Wednesday, 10 May 2017

The third Moon Prize* goes to melanie j zipin's moving poem "but love"—backdating to the full moon of November 14, 2016. Congratulations on a mesmerizing poem, melanie j zipin.


but love (is memory)

by melanie j zipin

sometimes sadness washes over you
and you just stand in the rain and get soaked
drenched
unmoving
inconsolable
blinded by grief masked in tears –

you don’t care
there’s nothing you want to see
nowhere you want to go
buckled – gutted by waves of pure sorrow
drowning
gulping in air

maybe that’s where you need to be
time is suspended
everything goes still
silent utters
forever changed

when the sun comes out, it’s unwelcome
and yet…
a baby cries – or laughs
and we respond
we must
we are still here
we are alive

we refocus
we engage
reluctantly
inevitably
continuing
until it’s our turn to let go

this is what we’re made of -
this is what we’re left with - -
this is what we leave - - -

- stardust
- - broken hearts
- - - storm clouds

and whatever’s next

even memories can fade
but we know how they made us feel
what we are connected with

what can we take with us?
what do we leave behind?

nothing that will last.
nothing that is permanent
nothing at all
but love


* * * * *


* The Moon Prize ($91) is awarded once a month on the full moon for a story or poem posted in Writing In A Woman's Voice during the moon cycle period preceding the full moon.
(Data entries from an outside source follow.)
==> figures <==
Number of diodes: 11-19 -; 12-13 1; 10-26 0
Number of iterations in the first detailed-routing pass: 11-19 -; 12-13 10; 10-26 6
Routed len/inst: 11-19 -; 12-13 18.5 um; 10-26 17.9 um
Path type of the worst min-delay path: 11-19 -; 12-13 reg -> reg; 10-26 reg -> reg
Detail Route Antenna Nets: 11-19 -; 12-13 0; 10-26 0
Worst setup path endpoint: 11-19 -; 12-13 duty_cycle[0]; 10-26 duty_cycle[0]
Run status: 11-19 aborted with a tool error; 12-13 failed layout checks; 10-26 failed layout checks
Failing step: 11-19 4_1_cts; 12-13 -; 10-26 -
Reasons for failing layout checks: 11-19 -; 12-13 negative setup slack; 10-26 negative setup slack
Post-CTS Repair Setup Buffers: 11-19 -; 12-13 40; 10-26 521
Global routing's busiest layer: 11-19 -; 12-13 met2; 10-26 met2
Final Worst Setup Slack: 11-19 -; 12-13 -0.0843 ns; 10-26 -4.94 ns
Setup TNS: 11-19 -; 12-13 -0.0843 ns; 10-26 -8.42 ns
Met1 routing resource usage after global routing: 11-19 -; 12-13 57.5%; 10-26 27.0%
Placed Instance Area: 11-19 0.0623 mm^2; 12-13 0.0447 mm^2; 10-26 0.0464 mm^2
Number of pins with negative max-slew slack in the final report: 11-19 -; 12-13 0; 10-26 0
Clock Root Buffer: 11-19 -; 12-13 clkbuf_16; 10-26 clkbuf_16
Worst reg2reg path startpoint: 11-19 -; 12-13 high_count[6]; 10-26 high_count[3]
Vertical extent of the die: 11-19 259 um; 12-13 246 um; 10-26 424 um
Setup of run A:
Design k580vm80a, start of the top module:
module k580vm80a
(
   input         pin_clk,        
   input         pin_f1,         
   input         pin_f2,         
   input         pin_reset,      
   output [15:0] pin_a,          
   output  [7:0] pin_dout,       
   input   [7:0] pin_din,        
   output        pin_aena,       
   output        pin_dena,       
   input         pin_hold,      
   output        pin_hlda,      
   input         pin_ready,     
   output        pin_wait,      
   input         pin_int,       
   output        pin_inte,      
   output        pin_sync,      
   output        pin_dbin,      
   output        pin_wr_n
);
For scale: about 47 I/O pins, roughly 0.013 sq mm of cells after synthesis.
Settings: LEC_CHECK=0, ABC_AREA=1, CAP_MARGIN=20, CELL_PAD_IN_SITES_DETAIL_PLACEMENT=0, CELL_PAD_IN_SITES_GLOBAL_PLACEMENT=0, CORE_MARGIN=2, CORE_UTILIZATION=72, CTS_CLUSTER_DIAMETER=189, CTS_CLUSTER_SIZE=15, GPL_ROUTABILITY_DRIVEN=0, GPL_TIMING_DRIVEN=1, MAX_ROUTING_LAYER=met5, PLACE_DENSITY_LB_ADDON=0.06, SLEW_MARGIN=30; clock period 3.6 ns.
run.sh (not shown) runs the stock make flow with config.mk's settings and CLKGATE_MAP_FILE=.
What ended run A was a tool error in global routing (5_1_grt); the run never finished.
==> job 7202: inputs <==
==> flow/design.v <==
`timescale 1ns / 1ps
module decoder(
    input [1:0] in,
    output reg [3:0] out
    );
    always @(*) begin
        case(in)
            2'b00: out = 4'b1000;
            2'b01: out = 4'b0100;
            2'b10: out = 4'b0010;
            2'b11: out = 4'b0001;
        endcase
    end
endmodule
`timescale 1ns / 1ps
module ARITHMATIC_UNIT #(parameter width = 16)(
    input [width - 1:0] A,
    input [width - 1:0] B,
    input [1:0] ALU_FUN,
    input clk,rst,
    input Arith_Enable,
    output reg [width - 1:0] Arith_OUT,
    output reg Carry_OUT,
    output reg Arith_Flag
    );
    always@(posedge clk or negedge rst) begin
        if (!rst) begin
            Arith_OUT <= 0;
            Arith_Flag <= 0;
            Carry_OUT <= 0;        
        end
        else if (Arith_Enable) begin
            Arith_OUT <= 0;
            Carry_OUT <= 0;
            Arith_Flag <= 1;
            case (ALU_FUN)
                2'b00:
                begin
                    {Carry_OUT,Arith_OUT} <= A+B;
                end
                2'b01:
                begin
                    {Carry_OUT,Arith_OUT} <= A-B;
                end
                2'b10:
                begin
                    {Carry_OUT,Arith_OUT} <= A*B;
                end                
                2'b11:
                begin
                    {Carry_OUT,Arith_OUT} <= (B == 0) ? {1'b0, {width{1'b1}}} : A/B;
                end                
            endcase
        end
        else begin
            Arith_OUT <= 0;
            Arith_Flag <= 0;
            Carry_OUT <= 0;            
        end
    end
endmodule
`timescale 1ns / 1ps
module Logic_Unit #(parameter width = 16)(
    input [width - 1:0] A,
    input [width - 1:0] B,
    input [1:0] ALU_FUN,
    input clk,rst,
    input Logic_Enable,
    output reg [width - 1:0] Logic_OUT,
    output reg Logic_Flag
    );
 always@(posedge clk or negedge rst) begin
        if (!rst) begin
            Logic_OUT <= 0;
            Logic_Flag <= 0;
        end
        else if (Logic_Enable) begin
            Logic_OUT <= 0;
            Logic_Flag <= 1;
            case (ALU_FUN)
                2'b00:
                begin
                    Logic_OUT <= A&B;
                end
                2'b01:
                begin
                    Logic_OUT <= A|B;
                end
                2'b10:
                begin
                    Logic_OUT <= ~(A&B);
                end                
                2'b11:
                begin
                    Logic_OUT <= ~(A|B);
                end                
            endcase
        end
        else begin
            Logic_OUT <= 0;
            Logic_Flag <= 0;
        end
    end
endmodule
`timescale 1ns / 1ps
module CMP_Unit #(parameter width = 16)(
    input [width - 1:0] A,
    input [width - 1:0] B,
    input [1:0] ALU_FUN,
    input clk,rst,
    input CMP_Enable,
    output reg [width - 1:0] CMP_OUT,
    output reg CMP_Flag
    );
always@(posedge clk or negedge rst) begin
        if (!rst) begin
            CMP_OUT <= 0;
            CMP_Flag <= 0;
        end
        else if (CMP_Enable) begin
            CMP_OUT <= 0;
            CMP_Flag <= 1;
            case (ALU_FUN)
                2'b00:
                begin
                    CMP_OUT <= 0;
                end
                2'b01:
                begin
                    CMP_OUT <= (A==B);
                end
                2'b10:
                begin
                    CMP_OUT <= (A>B)? 2:0;
                end                
                2'b11:
                begin
                    CMP_OUT <= (A<B)? 3:0;
                end                
            endcase
        end
        else begin
            CMP_OUT <= 0;
            CMP_Flag <= 0;
        end
    end
endmodule
`timescale 1ns / 1ps
module Shift_Unit #(parameter width = 16)(
    input [width - 1:0] A,
    input [width - 1:0] B,
    input [1:0] ALU_FUN,
    input clk,rst,
    input Shift_Enable,
    output reg [width - 1:0] Shift_OUT,
    output reg Shift_Flag
    );
always@(posedge clk or negedge rst) begin
        if (!rst) begin
            Shift_OUT <= 0;
            Shift_Flag <= 0;
        end
        else if (Shift_Enable) begin
            Shift_OUT <= 0;
            Shift_Flag <= 1;
            case (ALU_FUN)
                2'b00:
                begin
                    Shift_OUT <= A>>1;
                end
                2'b01:
                begin
                    Shift_OUT <= A<<1;
                end
                2'b10:
                begin
                    Shift_OUT <= B>>1;
                end                
                2'b11:
                begin
                    Shift_OUT <= B<<1;
                end                
            endcase
        end
        else begin
            Shift_OUT <= 0;
            Shift_Flag <= 0;
        end
    end
endmodule
`timescale 1ns / 1ps
module ALU_TOP #(parameter width = 16)(
    input [width - 1:0] A,
    input [width - 1:0] B,
    input [3:0] ALU_FUN,
    input clk,rst,
    output  [width - 1:0] Arith_OUT,
    output  Carry_OUT,
    output  Arith_Flag,
    output  [width - 1:0] Logic_OUT,
    output  Logic_Flag,
    output  [width - 1:0] CMP_OUT,
    output  CMP_Flag,
    output  [width - 1:0] Shift_OUT,
    output  Shift_Flag
    );
wire [3:0] enables;
decoder d0 (ALU_FUN[3:2],enables);
ARITHMATIC_UNIT #(width) d1 (A,B,ALU_FUN[1:0],clk,rst,enables[3],Arith_OUT,Carry_OUT,Arith_Flag);
Logic_Unit #(width) d2 (A,B,ALU_FUN[1:0],clk,rst,enables[2],Logic_OUT,Logic_Flag);
CMP_Unit #(width) d3 (A,B,ALU_FUN[1:0],clk,rst,enables[1],CMP_OUT,CMP_Flag);
Shift_Unit #(width) d4 (A,B,ALU_FUN[1:0],clk,rst,enables[0],Shift_OUT,Shift_Flag);
endmodule
==> flow/run.sh <==
#!/bin/bash
# the make line also repeats each setting of config.mk as NAME=value (left out here)
make -C /OpenROAD-flow-scripts/flow DESIGN_CONFIG=/design/flow/config.mk WORK_HOME=/design/flow/orfs CLKGATE_MAP_FILE= finish
==> flow/config.mk <==
export PLATFORM = sky130hd
export DESIGN_NAME = ALU_TOP
export DESIGN_NICKNAME = ALU_TOP
export VERILOG_FILES = /design/flow/design.v
export SDC_FILE = /design/flow/constraint.sdc
export NUM_CORES = 4
export LEC_CHECK = 0
export CAP_MARGIN = 5
export CELL_PAD_IN_SITES_GLOBAL_PLACEMENT = 0
export CORE_MARGIN = 2
export CORE_UTILIZATION = 68
export CTS_CLUSTER_DIAMETER = 31
export SETUP_SLACK_MARGIN = 5.0
export SLEW_MARGIN = 20
export TNS_END_PERCENT = 90
==> flow/constraint.sdc <==
create_clock -name core_clock -period 33.9 [get_ports {clk}]
set_input_delay 6.7800 -clock core_clock [delete_from_list [all_inputs] [get_ports {clk}]]
set_output_delay 6.7800 -clock core_clock [all_outputs]
set_load 0.01 [all_outputs]
==> inputs of job 5888, as changes to job 7202 <==
Settings changed: CORE_UTILIZATION 68 to 66, CTS_CLUSTER_DIAMETER 31 to not set, SETUP_SLACK_MARGIN 5.0 to -2.0, TNS_END_PERCENT 90 to 30.
==> flow/constraint.sdc (replaced) <==
create_clock -name core_clock -period 33.4 [get_ports {clk}]
set_input_delay 6.6800 -clock core_clock [delete_from_list [all_inputs] [get_ports {clk}]]
set_output_delay 6.6800 -clock core_clock [all_outputs]
set_load 0.01 [all_outputs]
==> inputs of job 1592, as changes to job 7202 <==
Settings changed: CORE_UTILIZATION 68 to 55, CTS_CLUSTER_DIAMETER 31 to not set, PLACE_DENSITY_LB_ADDON set to 0.14, SETUP_SLACK_MARGIN 5.0 to not set, TNS_END_PERCENT 90 to 30.
==> flow/constraint.sdc (replaced) <==
create_clock -name core_clock -period 57.9 [get_ports {clk}]
set_input_delay 11.5800 -clock core_clock [delete_from_list [all_inputs] [get_ports {clk}]]
set_output_delay 11.5800 -clock core_clock [all_outputs]
set_load 0.01 [all_outputs]
==> run summary <==
Reports from this run.

- Routing resource usage on met1 recorded by global route was 55.2%.
- In this run the core area contains about 57 standard-cell rows.
- The area of the core region is 0.0243 mm².
- The floorplan core density is between 60% and 70%.
- The number of endpoints failing setup at the final stage is 1.
- The run finished, with violations left.
- The chip height reads 161 µm.
- The aggregate global routing overflow reads 0.
- The post-place instance area reads 0.0182 mm².
- The number of gates resized after CTS is 0.
- The violated checks flagged are negative setup slack.
- The met3 track utilization from global routing reads 10.2%.
- The final setup slack of the worst path is -0.448 ns.
Source of the figures above: job 5888

==> run summary <==
Reports from this run.

- The flow ran to the end and the layout has no timing, DRC or antenna violations.
- The number of gates resized after CTS is 0.
- The met3 track utilization from global routing reads 6.63%.
- The post-place instance area reads roughly 0.018 mm².
- The number of endpoints failing setup at the final stage is 0.
- The aggregate global routing overflow reads 0.
- The area of the core region is between 0.02 and 0.03 mm².
- The die is 177 µm tall.
Source of the figures above: job 1592

==> run summary <==
Reports from this run.

- The synthesized netlist was found by Yosys to have around 2,100 cells.
- The met3 track utilization from global routing reads 55.6%.
- The Yosys chip area reads 0.0164 mm².
- Detailed placement ended at an HPWL of 46,100 µm.
- The number of gates resized after CTS is roughly 230.
- Per the OpenROAD floorplan log, the area of the core is 0.0235 mm².
- The chip height is about 160 µm.
- The standard-cell row count is 56.
- The tool reported: "[ERROR GRT-0232] Routing congestion too high. Check the congestion heatmap in the GUI".
- It got as far as global routing (5_1_grt) and failed there.
- The floorplan core density is 69.5%.
- For met1 alone, demand over resource in global routing was 73.3%.
- The post-place instance area reads 0.0183 mm².
- The run stopped with a tool error.
Source of the figures above: job 7202


---

==> try-violet: inputs <==
Starts from the design.v that is shown in full above.
clock: 57.9 ns
lec_check: 0
cap_margin: 5
cell_pad_in_sites_global_placement: 0
core_margin: 2
core_utilization: 55
cts_cluster_diameter: 267
cts_cluster_size: 100
place_density: 0.91
slew_margin: 20
tns_end_percent: 30
run.sh (not shown) runs the stock make flow with config.mk's settings and CLKGATE_MAP_FILE=.
==> inputs of try-willow, as changes to try-violet <==
Settings changed: CAP_MARGIN 5 to 25, CELL_PAD_IN_SITES_DETAIL_PLACEMENT set to 1, CTS_CLUSTER_DIAMETER 267 to 344, CTS_CLUSTER_SIZE 100 to unset, GPL_ROUTABILITY_DRIVEN set to 0, GPL_TIMING_DRIVEN set to 0, MIN_ROUTING_LAYER set to met2, PLACE_DENSITY 0.91 to unset, PLACE_DENSITY_LB_ADDON set to 0.14, SETUP_SLACK_MARGIN set to -2.0, SLEW_MARGIN 20 to 10, TNS_END_PERCENT 30 to 80.
==> results <==
- try-violet finished clean. try-willow died in global routing.
- Area after synthesis is the same in try-violet and try-willow.
- In die area, try-willow and try-violet do not differ.
- Synthesized cell count is the same in try-violet and try-willow.
==> v28 <==
## fmad_fp32
module fmad_fp32
  (
   input         clk,
   input         reset,
   input         req,
   input [31:0]  x,
   input [31:0]  y,
   input [31:0]  z,
   output [31:0] rslt,
   output [4:0]  flag
   );
export LEC_CHECK = 0
export ABC_AREA = 1
export CAP_MARGIN = 0
export CORE_ASPECT_RATIO = 0.63
export CORE_MARGIN = 2
export CORE_UTILIZATION = 72
export CTS_CLUSTER_DIAMETER = 261
export MAX_ROUTING_LAYER = met4
export PLACE_DENSITY_LB_ADDON = 0.19
export SLEW_MARGIN = 30
create_clock -name core_clock -period 12.0 [get_ports {clk}]
run.sh (not shown) runs the stock make flow with config.mk's settings and CLKGATE_MAP_FILE=.
==> v31 (differences from v28) <==
--- a/flow/config.mk
+++ b/flow/config.mk
@@ -11,6 +11,7 @@
 export CORE_MARGIN = 2
-export CORE_UTILIZATION = 72
+export CORE_UTILIZATION = 59
 export CTS_CLUSTER_DIAMETER = 261
 export MAX_ROUTING_LAYER = met4
-export PLACE_DENSITY_LB_ADDON = 0.19
+export PLACE_DENSITY = 0.43
+export SETUP_SLACK_MARGIN = -0.7
 export SLEW_MARGIN = 30
==> flow/constraint.sdc (replaced) <==
create_clock -name core_clock -period 9.93 [get_ports {clk}]
set_input_delay 1.9860 -clock core_clock [delete_from_list [all_inputs] [get_ports {clk}]]
set_output_delay 1.9860 -clock core_clock [all_outputs]
set_load 0.01 [all_outputs]
==> v33 (differences from v28) <==
--- a/flow/config.mk
+++ b/flow/config.mk
@@ -9,8 +9,8 @@
 export CAP_MARGIN = 0
-export CORE_ASPECT_RATIO = 0.63
+export CORE_ASPECT_RATIO = 0.91
 export CORE_MARGIN = 2
 export CORE_UTILIZATION = 72
-export CTS_CLUSTER_DIAMETER = 261
-export MAX_ROUTING_LAYER = met4
-export PLACE_DENSITY_LB_ADDON = 0.19
-export SLEW_MARGIN = 30
+export CTS_CLUSTER_DIAMETER = 222
+export CTS_CLUSTER_SIZE = 39
+export SETUP_SLACK_MARGIN = 2.74
+export SLEW_MARGIN = 20
==> flow/constraint.sdc (replaced) <==
create_clock -name core_clock -period 10.3 [get_ports {clk}]
set_input_delay 2.0600 -clock core_clock [delete_from_list [all_inputs] [get_ports {clk}]]
set_output_delay 2.0600 -clock core_clock [all_outputs]
set_load 0.01 [all_outputs]
==> notes <==
- v33 stopped in clock tree synthesis (4_1_cts), error DPL-0033. v31 completed, yet does not pass: setup timing. v28 never finished: it broke off in global routing (5_1_grt).
- In synthesized cell count, v33 and v31 do not differ.
- Synthesized area is the same in v28 and v31.
- The highest die area belongs to v31, the lowest to v33.


==> run a: inputs <==
fmad_fp32 again, from the RTL that the note above started with.
==> flow/config.mk <==
export PLATFORM = sky130hd
export DESIGN_NAME = fmad_fp32
export DESIGN_NICKNAME = fmad_fp32
export VERILOG_FILES = /design/flow/design.v
export SDC_FILE = /design/flow/constraint.sdc
export NUM_CORES = 4
export LEC_CHECK = 0
export ABC_AREA = 1
export CAP_MARGIN = 15
export CORE_MARGIN = 2
export CORE_UTILIZATION = 72
export CTS_CLUSTER_DIAMETER = 319
export CTS_CLUSTER_SIZE = 98
export PLACE_DENSITY = 0.86
export SLEW_MARGIN = 20
export TNS_END_PERCENT = 10
==> flow/constraint.sdc <==
create_clock -name core_clock -period 9.91 [get_ports {clk}]
set_input_delay 1.9820 -clock core_clock [delete_from_list [all_inputs] [get_ports {clk}]]
set_output_delay 1.9820 -clock core_clock [all_outputs]
set_load 0.01 [all_outputs]
==> run b (differences from run a) <==
Settings changed: CAP_MARGIN 15 to 40, CORE_ASPECT_RATIO set to 1.34, CTS_CLUSTER_DIAMETER 319 to not set, CTS_CLUSTER_SIZE 98 to 10, PLACE_DENSITY 0.86 to 0.38, SETUP_SLACK_MARGIN set to 0.59, TNS_END_PERCENT 10 to 5.
==> flow/constraint.sdc (replaced) <==
create_clock -name core_clock -period 2.09 [get_ports {clk}]
set_input_delay 0.4180 -clock core_clock [delete_from_list [all_inputs] [get_ports {clk}]]
set_output_delay 0.4180 -clock core_clock [all_outputs]
set_load 0.01 [all_outputs]
==> results <==
Run a died in global routing, error GRT-0116. Run b died in clock tree synthesis. In synthesized area, run b and run a do not differ. In synthesized cell count, run b and run a do not differ. Die size is about the same in run b and run a.
==> figures <==
| metric | run a | run b |
|---|---|---|
| Run status | did not finish | did not finish |
| Last stage reached | global routing | clock tree synthesis |
| Post-Place Cell Area | 0.0633 sq mm | 0.0695 sq mm |
| Area share of the largest cell type after synthesis | 0.141 | 0.141 |
| X dimension of the die | 272 um | 236 um |
| XOR/XNOR Fraction of Synth Area | 0.0782 | 0.0782 |
| Total instance count after detailed placement | 9639 | 10400 |
| Number of cell rows | 98 | 113 |
| Core utilization before placement | 0.726 | 0.729 |
| Area fraction in compound gates | 0.216 | 0.216 |
| Overall die area | 0.0742 sq mm | 0.0742 sq mm |
| Mapped Cells | 7702 | 7702 |
| Detailed placement HPWL | 177000 um | 225000 um |
| Placer Congestion | 1.16 | 1.30 |
| Post-synthesis mux area share | 0.00734 | 0.00734 |
| Placeable core region | 0.0714 sq mm | 0.0711 sq mm |
| Adder-cell share of the synthesized area | 0.172 | 0.172 |
| Pre-CTS setup slack | -2860 ps | -10490 ps |
| Die height | 272 um | 315 um |


==> zinc: inputs <==
Starting RTL as in the previous note.
Settings: LEC_CHECK=0, CAP_MARGIN=20, CELL_PAD_IN_SITES_GLOBAL_PLACEMENT=3, CORE_MARGIN=2, CORE_UTILIZATION=62, GPL_ROUTABILITY_DRIVEN=0, MAX_ROUTING_LAYER=met4, MIN_ROUTING_LAYER=met1, PLACE_DENSITY_LB_ADDON=0.14, SLEW_MARGIN=20; clock period 19.7 ns.
==> umber: changes against zinc <==
CELL_PAD_IN_SITES_GLOBAL_PLACEMENT = unset   (was 3)
CORE_UTILIZATION = 72   (was 62)
CTS_CLUSTER_SIZE = 100   (was unset)
GPL_ROUTABILITY_DRIVEN = unset   (was 0)
MAX_ROUTING_LAYER = unset   (was met4)
MIN_ROUTING_LAYER = unset   (was met1)
PLACE_DENSITY = 0.42   (was unset)
PLACE_DENSITY_LB_ADDON = unset   (was 0.14)
TNS_END_PERCENT = 10   (was unset)
==> flow/constraint.sdc (replaced) <==
create_clock -name core_clock -period 9.02 [get_ports {clk}]
set_input_delay 1.8040 -clock core_clock [delete_from_list [all_inputs] [get_ports {clk}]]
set_output_delay 1.8040 -clock core_clock [all_outputs]
set_load 0.01 [all_outputs]
==> delta: changes against zinc <==
CAP_MARGIN = 15   (was 20)
CELL_PAD_IN_SITES_GLOBAL_PLACEMENT = unset   (was 3)
CORE_UTILIZATION = 72   (was 62)
CTS_CLUSTER_SIZE = 40   (was unset)
GPL_ROUTABILITY_DRIVEN = unset   (was 0)
MAX_ROUTING_LAYER = unset   (was met4)
MIN_ROUTING_LAYER = unset   (was met1)
PLACE_DENSITY_LB_ADDON = unset   (was 0.14)
==> flow/constraint.sdc (replaced) <==
create_clock -name core_clock -period 13.6 [get_ports {clk}]
set_input_delay 2.7200 -clock core_clock [delete_from_list [all_inputs] [get_ports {clk}]]
set_output_delay 2.7200 -clock core_clock [all_outputs]
set_load 0.01 [all_outputs]
==> qor summary <==
quantity                                                                                            zinc                       delta                       umber
DP Worst Slack                                                                                         -                    -1.86 ns                    -6.93 ns
# port buffers                                                                                         -                         134                         134
Floorplan die width                                                                               294 um                      273 um                      273 um
Result of the run                                                                         did not finish             failed layout checks         did not finish
Failing step                                         global placement without I/O (3_1_place_gp_skip_io)                           -    global routing (5_1_grt)
Violated checks                                                                                        -        negative setup slack                           -
Placer's final routability congestion estimate                                                         -                        1.11                        1.17
CTS-repair resized insts                                                                               -                          21                         194
Post-CTS setup buffer count                                                                            -                          43                          34
Clock sink count                                                                                       -                         340                         340
Placement row count                                                                                  106                          98                          98
Maximum root-to-sink buffer count                                                                      -                           3                           3
Clk root buf                                                                                           -  sky130_fd_sc_hd__clkbuf_16  sky130_fd_sc_hd__clkbuf_16
Height of the chip                                                                                294 um                      273 um                      273 um
Cts-stage hold buffer count                                                                            -                           0                           0
DP Area                                                                                                -                 55,800 um^2                 64,800 um^2
Half-perimeter wire length after detailed placement                                                    -                  146,000 um                  169,000 um
DIE AREA                                                                                     86,700 um^2                 74,800 um^2                 74,800 um^2


==> job 2545: inputs <==
fmad_fp32 again, from the RTL that the note above started with.
==> flow/design.v (excerpt) <==
module fmad_fp32
  (
   input         clk,
   input         reset,
   input         req,
   input [31:0]  x,
   input [31:0]  y,
   input [31:0]  z,
   output [31:0] rslt,
   output [4:0]  flag
   );
Settings: LEC_CHECK=0, ABC_AREA=1, CAP_MARGIN=0, CORE_ASPECT_RATIO=0.63, CORE_MARGIN=2, CORE_UTILIZATION=59, CTS_CLUSTER_DIAMETER=261, MAX_ROUTING_LAYER=met4, PLACE_DENSITY_LB_ADDON=0.19, SETUP_SLACK_MARGIN=3.14, SLEW_MARGIN=30; clock period 12.0 ns.
==> job 2691 (differences from job 2545) <==
Settings changed: CORE_ASPECT_RATIO 0.63 to 0.91, CORE_UTILIZATION 59 to 72, CTS_CLUSTER_DIAMETER 261 to 222, CTS_CLUSTER_SIZE from default to 39, MAX_ROUTING_LAYER met4 to default, PLACE_DENSITY_LB_ADDON 0.19 to default, SETUP_SLACK_MARGIN 3.14 to 2.91, SLEW_MARGIN 30 to 20.
==> flow/constraint.sdc (replaced) <==
create_clock -name core_clock -period 10.3 [get_ports {clk}]
set_input_delay 2.0600 -clock core_clock [delete_from_list [all_inputs] [get_ports {clk}]]
set_output_delay 2.0600 -clock core_clock [all_outputs]
set_load 0.01 [all_outputs]
==> comparison <==
- Job 2545 completed and failed the layout checks on negative setup slack. Job 2691 failed in global routing.
- In synthesized cell count, job 2691 and job 2545 do not differ.
- Of job 2545 and job 2691, job 2545 has the higher die area (gap about 22%, measured against job 2691).
- In synthesized area, job 2691 and job 2545 do not differ.
==> figures <==
quantity                                                         job 2691                    job 2545
Horizontal die dimension                                           285 um                      377 um
Floorplan-stage core utilization                                    73.0%                       59.4%
Setup Fix Bufs, Post-CTS                                              177                         175
Die y size                                                         260 um                      239 um
Status                                             stopped before the end  complete, but fails checks
Failing step                                               global routing                           -
Layout check failures                                                   -        negative setup slack
Estimated wirelength of the detail-placed design                184000 um                   188000 um
Placement Rows                                                         93                          86
Worst slack at placement                                         -2.40 ns                   -0.813 ns
Number of buffers created by CTS                                       12                          30
Total of cells resized after clock tree synthesis                     716                         359
Placed Area                                                    64100 um^2                  60200 um^2
Std-Cell Core Area                                             71000 um^2                  87300 um^2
I don't really want this to be competition. I simply want to share your voices. And then I want to pick one voice during a moon cycle for the prize. I fund this with 10% of my personal modest income. I wish I could pay for each and every poem or story, but I am not that rich. (Yet?) For a little while only there will be two awards each month, on the day of the full moon and the day after, until I catch up with past postings.

Why 91? 91 is a mystical number for me. It is 7 times 13. 13 is my favorite number. (7 isn't half bad either.) There are 13 moons in a year. I call 13 my feminist number, reasoning that anything that was declared unlucky in a patriarchal world has to be mysteriously excellent. Then there are 4 times 91 days in a year (plus one day or two days in leap years), so approximately 91 days each season. In some Mayan temples there are or were 91 steps on each of four sides. Anyway, that's where the number 91 comes from, not to mention that it's in the approximate neighborhood of 100.